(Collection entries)
[Start of section]
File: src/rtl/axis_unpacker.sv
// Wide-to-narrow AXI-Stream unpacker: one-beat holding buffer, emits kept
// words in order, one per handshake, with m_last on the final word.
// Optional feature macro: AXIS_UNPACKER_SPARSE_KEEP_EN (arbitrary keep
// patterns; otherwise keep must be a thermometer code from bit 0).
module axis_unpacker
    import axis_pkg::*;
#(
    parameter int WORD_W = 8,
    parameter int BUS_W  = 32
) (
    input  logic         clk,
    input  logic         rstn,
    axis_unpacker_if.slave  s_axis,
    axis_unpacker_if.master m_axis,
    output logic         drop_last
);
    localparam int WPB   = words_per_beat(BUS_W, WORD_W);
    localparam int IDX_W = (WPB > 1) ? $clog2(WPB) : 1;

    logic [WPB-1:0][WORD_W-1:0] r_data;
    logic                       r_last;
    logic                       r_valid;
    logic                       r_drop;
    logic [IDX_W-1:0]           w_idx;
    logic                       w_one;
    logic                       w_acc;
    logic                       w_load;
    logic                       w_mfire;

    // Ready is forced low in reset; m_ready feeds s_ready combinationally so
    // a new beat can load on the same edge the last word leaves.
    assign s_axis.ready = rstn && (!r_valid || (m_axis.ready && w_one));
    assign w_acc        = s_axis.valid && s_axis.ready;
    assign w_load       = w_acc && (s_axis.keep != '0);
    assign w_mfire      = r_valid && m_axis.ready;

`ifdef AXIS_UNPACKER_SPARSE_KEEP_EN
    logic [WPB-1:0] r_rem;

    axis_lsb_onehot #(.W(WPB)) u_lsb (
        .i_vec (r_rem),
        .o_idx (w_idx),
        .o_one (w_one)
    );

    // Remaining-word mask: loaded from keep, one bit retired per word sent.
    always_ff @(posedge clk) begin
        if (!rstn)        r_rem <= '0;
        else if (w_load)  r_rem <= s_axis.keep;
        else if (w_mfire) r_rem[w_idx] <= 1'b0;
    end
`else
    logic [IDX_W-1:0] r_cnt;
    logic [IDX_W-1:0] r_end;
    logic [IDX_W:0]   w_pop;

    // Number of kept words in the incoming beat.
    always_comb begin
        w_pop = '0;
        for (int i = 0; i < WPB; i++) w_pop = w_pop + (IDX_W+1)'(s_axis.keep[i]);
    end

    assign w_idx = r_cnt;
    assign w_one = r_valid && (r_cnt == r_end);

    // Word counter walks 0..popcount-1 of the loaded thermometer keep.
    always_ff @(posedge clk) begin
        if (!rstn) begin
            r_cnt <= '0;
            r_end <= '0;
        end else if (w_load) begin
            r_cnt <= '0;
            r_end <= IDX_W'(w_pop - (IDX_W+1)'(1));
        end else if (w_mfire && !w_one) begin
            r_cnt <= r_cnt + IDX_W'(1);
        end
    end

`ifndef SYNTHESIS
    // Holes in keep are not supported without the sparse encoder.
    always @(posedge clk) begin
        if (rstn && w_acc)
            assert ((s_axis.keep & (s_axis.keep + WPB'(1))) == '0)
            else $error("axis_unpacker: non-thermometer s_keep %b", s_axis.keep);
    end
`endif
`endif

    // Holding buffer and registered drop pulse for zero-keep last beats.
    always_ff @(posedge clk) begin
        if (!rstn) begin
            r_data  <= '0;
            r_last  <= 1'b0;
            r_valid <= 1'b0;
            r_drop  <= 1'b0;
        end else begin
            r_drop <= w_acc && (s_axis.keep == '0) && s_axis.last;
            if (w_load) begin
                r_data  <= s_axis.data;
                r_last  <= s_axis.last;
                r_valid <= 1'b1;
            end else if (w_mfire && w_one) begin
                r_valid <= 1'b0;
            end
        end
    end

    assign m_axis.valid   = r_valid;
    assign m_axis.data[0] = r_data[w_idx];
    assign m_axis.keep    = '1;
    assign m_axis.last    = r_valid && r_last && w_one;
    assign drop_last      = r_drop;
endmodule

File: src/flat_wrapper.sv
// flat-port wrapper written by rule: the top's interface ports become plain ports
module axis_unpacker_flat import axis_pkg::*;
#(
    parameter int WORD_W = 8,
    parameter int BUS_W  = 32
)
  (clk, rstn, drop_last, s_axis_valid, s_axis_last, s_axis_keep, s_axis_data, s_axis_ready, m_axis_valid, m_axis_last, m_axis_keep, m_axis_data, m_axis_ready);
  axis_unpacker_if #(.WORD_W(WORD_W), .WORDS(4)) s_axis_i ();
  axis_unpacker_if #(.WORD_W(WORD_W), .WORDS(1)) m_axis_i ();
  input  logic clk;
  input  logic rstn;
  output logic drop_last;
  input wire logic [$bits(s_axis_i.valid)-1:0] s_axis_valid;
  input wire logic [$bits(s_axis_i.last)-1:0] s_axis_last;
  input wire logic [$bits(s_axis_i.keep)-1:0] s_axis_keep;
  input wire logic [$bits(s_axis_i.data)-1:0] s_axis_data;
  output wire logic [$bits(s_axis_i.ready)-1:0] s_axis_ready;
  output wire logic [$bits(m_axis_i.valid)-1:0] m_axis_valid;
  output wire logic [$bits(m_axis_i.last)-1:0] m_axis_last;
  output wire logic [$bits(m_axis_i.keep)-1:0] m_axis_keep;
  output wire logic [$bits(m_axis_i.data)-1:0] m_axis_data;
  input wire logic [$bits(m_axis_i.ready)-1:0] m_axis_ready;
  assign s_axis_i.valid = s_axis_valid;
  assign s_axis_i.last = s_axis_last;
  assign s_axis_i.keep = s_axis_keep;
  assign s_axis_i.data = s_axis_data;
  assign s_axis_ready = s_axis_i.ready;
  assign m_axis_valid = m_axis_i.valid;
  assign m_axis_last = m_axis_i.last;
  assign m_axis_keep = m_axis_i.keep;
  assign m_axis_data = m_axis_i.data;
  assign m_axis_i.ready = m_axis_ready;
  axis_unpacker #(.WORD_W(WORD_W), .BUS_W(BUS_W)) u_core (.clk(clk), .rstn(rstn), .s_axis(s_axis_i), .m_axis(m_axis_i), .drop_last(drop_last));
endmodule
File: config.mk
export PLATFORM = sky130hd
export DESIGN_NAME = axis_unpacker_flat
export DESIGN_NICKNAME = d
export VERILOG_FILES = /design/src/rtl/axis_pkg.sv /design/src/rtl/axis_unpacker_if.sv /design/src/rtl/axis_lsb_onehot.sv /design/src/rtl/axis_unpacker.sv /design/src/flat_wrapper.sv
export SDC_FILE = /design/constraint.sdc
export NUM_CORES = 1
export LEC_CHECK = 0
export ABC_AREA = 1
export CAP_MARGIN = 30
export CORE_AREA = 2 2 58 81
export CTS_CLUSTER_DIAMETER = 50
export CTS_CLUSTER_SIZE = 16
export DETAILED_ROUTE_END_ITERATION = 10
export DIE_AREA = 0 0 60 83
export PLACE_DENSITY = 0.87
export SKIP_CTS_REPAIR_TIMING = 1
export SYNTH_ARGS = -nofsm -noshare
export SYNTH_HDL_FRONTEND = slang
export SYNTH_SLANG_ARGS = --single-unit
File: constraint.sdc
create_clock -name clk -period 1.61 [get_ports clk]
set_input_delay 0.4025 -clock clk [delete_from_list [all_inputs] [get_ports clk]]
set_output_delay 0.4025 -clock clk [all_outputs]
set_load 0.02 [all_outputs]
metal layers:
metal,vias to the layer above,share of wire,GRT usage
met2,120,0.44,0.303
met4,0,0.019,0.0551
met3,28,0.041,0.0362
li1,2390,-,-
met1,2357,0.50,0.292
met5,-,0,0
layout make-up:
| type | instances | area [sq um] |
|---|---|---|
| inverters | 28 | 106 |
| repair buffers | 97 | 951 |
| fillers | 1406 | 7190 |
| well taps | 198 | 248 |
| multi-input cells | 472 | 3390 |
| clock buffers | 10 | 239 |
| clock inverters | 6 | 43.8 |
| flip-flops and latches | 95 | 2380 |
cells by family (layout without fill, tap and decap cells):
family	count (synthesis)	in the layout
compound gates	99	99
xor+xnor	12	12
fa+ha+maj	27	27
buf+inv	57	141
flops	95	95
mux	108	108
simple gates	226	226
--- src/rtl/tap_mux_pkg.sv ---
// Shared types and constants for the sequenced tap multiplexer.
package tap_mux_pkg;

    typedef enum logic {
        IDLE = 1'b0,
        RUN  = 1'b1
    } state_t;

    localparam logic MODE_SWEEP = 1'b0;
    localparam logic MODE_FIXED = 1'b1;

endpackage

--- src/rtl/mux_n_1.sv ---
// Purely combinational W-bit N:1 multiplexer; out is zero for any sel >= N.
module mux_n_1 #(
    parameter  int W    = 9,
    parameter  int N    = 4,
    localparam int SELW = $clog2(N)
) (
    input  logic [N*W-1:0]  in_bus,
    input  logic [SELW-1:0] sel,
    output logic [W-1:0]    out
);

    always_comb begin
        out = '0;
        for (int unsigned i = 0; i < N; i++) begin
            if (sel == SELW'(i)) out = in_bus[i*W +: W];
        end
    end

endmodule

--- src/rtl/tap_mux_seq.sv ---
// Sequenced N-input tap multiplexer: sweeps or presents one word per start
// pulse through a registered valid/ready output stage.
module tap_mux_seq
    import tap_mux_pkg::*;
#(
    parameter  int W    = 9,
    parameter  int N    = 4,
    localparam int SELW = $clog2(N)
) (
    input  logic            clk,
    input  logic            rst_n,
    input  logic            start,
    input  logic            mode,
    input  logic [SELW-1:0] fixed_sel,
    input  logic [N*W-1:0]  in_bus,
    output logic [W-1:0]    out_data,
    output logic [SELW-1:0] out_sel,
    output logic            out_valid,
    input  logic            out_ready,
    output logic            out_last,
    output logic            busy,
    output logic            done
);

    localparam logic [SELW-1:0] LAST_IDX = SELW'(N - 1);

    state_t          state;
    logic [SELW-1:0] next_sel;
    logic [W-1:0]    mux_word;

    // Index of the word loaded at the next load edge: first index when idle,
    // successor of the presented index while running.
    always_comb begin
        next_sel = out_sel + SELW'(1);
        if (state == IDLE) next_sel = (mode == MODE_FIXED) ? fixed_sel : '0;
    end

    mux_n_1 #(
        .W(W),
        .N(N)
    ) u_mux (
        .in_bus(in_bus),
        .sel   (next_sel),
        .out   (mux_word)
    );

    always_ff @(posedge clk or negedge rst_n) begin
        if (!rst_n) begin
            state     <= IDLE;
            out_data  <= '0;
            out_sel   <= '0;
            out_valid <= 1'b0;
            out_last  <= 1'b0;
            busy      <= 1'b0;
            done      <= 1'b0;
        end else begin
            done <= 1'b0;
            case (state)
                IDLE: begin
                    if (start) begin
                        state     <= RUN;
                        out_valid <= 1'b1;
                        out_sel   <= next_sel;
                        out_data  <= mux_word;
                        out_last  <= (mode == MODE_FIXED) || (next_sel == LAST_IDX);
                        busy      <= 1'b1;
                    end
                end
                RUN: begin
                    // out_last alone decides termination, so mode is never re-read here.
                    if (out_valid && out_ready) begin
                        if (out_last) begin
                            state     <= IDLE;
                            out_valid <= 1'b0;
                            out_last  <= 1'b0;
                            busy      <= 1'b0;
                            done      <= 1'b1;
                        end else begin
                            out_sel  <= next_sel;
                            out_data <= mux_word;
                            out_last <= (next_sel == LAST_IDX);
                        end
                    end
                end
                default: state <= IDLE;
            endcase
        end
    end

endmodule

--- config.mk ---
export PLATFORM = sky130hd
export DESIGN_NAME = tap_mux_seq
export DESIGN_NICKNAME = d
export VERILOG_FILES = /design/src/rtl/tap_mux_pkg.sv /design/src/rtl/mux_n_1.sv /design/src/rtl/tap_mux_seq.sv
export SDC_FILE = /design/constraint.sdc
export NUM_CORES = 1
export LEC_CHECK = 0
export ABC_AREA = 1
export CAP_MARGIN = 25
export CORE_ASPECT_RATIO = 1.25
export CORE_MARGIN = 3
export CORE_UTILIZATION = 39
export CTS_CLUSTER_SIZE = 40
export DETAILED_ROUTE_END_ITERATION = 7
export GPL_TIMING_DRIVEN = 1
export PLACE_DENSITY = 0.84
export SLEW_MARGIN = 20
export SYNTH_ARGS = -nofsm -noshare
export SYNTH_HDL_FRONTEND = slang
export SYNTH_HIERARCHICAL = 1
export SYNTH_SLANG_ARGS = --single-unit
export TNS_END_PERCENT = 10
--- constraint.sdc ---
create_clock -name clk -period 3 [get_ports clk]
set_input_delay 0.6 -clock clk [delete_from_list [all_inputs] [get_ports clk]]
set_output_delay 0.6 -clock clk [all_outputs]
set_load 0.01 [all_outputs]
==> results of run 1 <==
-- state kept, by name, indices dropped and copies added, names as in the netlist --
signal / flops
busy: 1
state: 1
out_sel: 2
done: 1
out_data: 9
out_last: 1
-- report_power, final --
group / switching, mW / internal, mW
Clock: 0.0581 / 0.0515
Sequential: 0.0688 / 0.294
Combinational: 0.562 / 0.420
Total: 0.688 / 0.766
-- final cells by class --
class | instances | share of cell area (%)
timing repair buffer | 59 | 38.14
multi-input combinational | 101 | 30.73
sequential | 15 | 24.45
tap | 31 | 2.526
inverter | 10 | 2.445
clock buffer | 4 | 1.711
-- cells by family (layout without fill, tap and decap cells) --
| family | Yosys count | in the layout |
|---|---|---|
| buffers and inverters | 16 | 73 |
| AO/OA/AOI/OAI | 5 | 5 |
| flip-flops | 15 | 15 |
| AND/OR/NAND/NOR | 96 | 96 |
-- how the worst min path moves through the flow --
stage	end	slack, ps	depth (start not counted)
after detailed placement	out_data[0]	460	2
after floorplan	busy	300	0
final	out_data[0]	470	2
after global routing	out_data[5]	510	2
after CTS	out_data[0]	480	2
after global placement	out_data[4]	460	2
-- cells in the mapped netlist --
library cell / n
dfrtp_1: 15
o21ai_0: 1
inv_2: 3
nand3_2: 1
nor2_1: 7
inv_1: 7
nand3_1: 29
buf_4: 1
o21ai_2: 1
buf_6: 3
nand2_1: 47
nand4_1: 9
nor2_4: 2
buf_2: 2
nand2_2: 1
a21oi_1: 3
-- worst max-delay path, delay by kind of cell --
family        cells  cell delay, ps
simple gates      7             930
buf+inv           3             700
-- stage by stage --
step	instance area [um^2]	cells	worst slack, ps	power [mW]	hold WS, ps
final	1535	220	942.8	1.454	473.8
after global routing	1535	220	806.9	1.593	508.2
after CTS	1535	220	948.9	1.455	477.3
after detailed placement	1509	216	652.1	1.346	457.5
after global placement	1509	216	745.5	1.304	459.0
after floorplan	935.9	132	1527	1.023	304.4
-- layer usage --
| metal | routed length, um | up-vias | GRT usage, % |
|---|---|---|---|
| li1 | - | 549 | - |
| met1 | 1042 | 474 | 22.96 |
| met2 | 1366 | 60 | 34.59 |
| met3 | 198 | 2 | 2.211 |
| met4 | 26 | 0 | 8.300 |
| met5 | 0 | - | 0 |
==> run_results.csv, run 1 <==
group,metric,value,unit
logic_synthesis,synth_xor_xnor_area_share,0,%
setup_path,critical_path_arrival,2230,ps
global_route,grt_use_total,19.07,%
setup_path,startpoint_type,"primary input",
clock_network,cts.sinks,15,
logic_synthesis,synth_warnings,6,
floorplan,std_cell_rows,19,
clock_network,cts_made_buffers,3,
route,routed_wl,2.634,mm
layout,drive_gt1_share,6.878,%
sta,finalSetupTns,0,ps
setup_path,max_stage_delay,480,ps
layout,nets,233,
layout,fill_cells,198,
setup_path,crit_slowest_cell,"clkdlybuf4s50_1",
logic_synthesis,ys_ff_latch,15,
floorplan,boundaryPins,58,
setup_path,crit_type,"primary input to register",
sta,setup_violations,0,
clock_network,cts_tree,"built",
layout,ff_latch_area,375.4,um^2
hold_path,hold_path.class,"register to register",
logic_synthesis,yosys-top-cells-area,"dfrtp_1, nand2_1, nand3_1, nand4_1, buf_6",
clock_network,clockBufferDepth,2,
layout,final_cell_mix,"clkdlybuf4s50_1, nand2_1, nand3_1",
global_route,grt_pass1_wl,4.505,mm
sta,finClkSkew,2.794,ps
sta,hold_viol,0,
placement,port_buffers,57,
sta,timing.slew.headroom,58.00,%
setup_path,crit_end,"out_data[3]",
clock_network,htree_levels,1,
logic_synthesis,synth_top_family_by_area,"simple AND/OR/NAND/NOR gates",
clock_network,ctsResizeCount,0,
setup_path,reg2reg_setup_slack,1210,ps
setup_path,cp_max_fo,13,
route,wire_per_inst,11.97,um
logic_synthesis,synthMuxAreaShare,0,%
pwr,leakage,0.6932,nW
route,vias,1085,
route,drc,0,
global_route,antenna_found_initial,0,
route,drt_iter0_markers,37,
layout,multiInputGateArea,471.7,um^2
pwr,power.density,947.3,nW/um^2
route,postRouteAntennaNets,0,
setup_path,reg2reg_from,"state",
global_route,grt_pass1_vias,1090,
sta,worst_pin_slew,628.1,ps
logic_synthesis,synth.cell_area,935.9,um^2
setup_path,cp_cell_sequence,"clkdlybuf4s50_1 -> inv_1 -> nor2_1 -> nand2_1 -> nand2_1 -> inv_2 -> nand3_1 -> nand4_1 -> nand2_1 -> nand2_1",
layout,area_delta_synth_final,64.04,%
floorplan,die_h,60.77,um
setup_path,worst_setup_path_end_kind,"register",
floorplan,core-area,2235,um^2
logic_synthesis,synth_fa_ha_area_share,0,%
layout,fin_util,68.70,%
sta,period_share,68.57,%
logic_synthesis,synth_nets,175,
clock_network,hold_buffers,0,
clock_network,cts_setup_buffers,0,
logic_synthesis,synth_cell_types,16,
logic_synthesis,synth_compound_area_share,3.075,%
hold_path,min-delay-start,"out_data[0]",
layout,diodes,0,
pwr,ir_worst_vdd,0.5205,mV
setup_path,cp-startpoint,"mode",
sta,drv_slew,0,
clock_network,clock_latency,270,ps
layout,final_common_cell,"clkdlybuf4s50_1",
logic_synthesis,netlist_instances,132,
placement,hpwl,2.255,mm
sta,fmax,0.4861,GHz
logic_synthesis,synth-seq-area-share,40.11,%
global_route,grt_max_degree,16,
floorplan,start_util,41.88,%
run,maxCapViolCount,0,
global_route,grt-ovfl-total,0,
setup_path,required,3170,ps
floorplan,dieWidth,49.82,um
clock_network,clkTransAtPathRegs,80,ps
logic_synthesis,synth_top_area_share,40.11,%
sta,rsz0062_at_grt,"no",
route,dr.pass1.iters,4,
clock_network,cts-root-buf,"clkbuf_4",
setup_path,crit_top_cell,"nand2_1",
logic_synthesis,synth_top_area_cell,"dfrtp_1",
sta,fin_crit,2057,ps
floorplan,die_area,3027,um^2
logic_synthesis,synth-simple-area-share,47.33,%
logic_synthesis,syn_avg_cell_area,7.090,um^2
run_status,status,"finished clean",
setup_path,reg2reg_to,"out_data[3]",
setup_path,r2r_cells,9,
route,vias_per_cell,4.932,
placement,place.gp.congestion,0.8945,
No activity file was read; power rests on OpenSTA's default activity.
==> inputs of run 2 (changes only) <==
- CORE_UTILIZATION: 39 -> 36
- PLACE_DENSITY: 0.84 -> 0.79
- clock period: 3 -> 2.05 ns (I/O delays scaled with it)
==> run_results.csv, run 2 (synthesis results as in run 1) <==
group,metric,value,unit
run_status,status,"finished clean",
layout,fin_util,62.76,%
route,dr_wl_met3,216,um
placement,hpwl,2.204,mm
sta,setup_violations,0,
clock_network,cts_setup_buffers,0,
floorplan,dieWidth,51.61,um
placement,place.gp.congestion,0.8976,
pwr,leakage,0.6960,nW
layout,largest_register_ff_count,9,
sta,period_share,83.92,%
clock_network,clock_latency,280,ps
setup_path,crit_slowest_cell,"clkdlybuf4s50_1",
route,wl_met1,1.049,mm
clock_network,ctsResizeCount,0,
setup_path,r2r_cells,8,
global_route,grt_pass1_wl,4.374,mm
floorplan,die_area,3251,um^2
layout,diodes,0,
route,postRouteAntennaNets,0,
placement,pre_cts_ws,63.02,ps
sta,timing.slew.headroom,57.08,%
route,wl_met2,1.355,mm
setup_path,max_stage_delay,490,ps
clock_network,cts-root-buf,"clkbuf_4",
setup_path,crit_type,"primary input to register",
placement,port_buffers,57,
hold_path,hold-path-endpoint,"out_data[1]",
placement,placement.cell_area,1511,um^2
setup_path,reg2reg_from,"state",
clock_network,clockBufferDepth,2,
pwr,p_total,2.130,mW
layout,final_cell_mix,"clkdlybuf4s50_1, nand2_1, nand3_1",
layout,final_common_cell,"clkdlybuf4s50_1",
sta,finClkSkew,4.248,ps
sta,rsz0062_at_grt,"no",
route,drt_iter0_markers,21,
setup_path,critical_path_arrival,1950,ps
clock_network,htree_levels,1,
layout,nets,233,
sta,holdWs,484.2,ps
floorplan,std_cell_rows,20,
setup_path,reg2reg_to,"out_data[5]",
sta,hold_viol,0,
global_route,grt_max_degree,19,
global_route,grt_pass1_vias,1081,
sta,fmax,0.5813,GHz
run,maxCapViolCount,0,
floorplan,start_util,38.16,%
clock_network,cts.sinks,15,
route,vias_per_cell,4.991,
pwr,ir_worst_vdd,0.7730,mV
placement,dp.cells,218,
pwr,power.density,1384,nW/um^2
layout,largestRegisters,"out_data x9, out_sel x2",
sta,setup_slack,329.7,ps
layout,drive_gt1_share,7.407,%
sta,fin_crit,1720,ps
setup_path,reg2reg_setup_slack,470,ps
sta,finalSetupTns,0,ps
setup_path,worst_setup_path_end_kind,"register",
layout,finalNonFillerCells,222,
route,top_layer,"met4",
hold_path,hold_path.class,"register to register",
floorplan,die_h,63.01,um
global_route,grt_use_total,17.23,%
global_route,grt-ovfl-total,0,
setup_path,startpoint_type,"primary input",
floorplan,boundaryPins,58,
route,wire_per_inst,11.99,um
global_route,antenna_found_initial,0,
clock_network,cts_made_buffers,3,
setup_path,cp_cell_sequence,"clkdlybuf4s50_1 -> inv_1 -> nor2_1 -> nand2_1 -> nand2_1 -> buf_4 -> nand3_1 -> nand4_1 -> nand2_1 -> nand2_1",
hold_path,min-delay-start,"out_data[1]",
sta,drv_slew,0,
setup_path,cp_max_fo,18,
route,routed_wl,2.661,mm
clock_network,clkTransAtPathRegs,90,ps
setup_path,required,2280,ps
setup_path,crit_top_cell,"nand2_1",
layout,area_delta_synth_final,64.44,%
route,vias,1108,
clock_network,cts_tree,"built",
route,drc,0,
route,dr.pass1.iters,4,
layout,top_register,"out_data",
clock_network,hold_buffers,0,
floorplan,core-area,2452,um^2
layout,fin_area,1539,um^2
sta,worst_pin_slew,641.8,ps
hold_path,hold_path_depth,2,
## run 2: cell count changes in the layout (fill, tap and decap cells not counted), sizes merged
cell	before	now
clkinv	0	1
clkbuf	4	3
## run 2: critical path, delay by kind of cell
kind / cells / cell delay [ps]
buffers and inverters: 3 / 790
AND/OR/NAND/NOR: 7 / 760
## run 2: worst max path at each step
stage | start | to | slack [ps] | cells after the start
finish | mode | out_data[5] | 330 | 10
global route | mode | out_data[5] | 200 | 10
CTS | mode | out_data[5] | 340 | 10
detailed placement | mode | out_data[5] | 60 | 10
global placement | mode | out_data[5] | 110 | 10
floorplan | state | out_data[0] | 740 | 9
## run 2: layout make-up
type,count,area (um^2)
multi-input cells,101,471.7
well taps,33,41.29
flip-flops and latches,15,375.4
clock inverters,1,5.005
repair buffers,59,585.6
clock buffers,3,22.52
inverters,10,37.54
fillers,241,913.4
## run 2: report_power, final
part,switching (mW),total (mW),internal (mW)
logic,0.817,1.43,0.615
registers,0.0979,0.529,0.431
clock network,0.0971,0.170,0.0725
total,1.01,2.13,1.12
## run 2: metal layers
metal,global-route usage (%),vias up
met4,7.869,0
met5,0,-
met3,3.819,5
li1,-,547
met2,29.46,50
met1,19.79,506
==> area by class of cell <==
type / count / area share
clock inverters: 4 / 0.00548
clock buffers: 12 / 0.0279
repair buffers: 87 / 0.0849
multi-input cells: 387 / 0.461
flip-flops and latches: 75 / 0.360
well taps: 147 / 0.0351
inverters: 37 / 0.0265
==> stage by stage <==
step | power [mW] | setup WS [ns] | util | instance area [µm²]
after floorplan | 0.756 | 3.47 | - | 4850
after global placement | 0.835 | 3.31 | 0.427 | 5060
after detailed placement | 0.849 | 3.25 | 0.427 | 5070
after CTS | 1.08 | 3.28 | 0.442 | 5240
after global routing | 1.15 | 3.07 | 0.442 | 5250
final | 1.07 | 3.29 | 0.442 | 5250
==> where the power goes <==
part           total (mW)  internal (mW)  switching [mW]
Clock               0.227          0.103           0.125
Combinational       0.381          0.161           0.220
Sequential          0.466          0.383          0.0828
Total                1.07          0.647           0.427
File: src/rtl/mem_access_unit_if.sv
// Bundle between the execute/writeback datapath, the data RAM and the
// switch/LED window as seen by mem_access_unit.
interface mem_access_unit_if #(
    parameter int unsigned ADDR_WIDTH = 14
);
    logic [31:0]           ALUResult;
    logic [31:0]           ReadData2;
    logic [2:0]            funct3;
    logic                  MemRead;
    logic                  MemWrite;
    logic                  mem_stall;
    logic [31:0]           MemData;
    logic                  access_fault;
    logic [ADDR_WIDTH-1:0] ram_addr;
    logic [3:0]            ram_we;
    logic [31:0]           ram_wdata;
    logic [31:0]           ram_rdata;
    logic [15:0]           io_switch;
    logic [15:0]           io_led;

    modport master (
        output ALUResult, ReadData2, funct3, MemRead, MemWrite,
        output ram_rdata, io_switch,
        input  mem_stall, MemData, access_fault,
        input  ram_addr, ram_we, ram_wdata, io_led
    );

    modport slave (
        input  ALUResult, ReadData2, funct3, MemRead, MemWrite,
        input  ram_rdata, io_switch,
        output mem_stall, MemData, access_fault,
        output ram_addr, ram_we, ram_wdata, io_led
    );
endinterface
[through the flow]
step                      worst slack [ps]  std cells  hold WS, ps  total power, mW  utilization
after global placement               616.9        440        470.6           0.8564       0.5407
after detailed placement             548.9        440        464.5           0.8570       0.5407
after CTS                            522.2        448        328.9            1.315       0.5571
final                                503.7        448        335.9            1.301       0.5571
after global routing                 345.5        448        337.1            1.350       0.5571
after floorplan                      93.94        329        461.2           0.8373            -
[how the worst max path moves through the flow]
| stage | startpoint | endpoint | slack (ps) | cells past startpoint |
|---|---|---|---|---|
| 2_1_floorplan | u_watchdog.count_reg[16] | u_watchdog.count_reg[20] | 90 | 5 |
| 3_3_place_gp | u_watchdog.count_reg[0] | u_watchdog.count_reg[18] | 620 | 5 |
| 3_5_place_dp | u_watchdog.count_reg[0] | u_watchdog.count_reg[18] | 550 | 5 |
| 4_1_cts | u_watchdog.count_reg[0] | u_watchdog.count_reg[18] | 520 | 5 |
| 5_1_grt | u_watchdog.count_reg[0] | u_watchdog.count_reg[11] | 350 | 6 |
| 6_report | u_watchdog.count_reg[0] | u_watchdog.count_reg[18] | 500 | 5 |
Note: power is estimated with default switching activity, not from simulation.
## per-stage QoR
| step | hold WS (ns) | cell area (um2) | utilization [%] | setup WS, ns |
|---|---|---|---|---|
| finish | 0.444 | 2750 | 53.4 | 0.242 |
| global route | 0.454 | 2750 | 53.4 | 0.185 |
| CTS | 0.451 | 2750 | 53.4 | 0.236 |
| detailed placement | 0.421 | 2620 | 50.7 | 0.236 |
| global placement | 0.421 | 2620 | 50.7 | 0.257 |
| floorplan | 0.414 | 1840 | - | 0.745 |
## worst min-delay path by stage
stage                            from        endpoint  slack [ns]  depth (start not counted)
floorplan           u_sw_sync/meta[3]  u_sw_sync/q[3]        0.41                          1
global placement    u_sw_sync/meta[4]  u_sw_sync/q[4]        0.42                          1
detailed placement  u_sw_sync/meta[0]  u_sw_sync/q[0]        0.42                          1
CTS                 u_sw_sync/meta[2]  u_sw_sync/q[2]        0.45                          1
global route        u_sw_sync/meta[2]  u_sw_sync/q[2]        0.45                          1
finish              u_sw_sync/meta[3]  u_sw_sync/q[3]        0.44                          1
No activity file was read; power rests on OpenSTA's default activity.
[End of section]
**WORK TO BE COMPLETED**:
Retype only this portion of the data above: the line containing "Note: power is", the line containing "## worst min-delay path by stage", and all lines between them, exactly.

**TASK RESULT**:
Note: power is estimated with default switching activity, not from simulation.
## per-stage QoR
| step | hold WS (ns) | cell area (um2) | utilization [%] | setup WS, ns |
|---|---|---|---|---|
| finish | 0.444 | 2750 | 53.4 | 0.242 |
| global route | 0.454 | 2750 | 53.4 | 0.185 |
| CTS | 0.451 | 2750 | 53.4 | 0.236 |
| detailed placement | 0.421 | 2620 | 50.7 | 0.236 |
| global placement | 0.421 | 2620 | 50.7 | 0.257 |
| floorplan | 0.414 | 1840 | - | 0.745 |
## worst min-delay path by stage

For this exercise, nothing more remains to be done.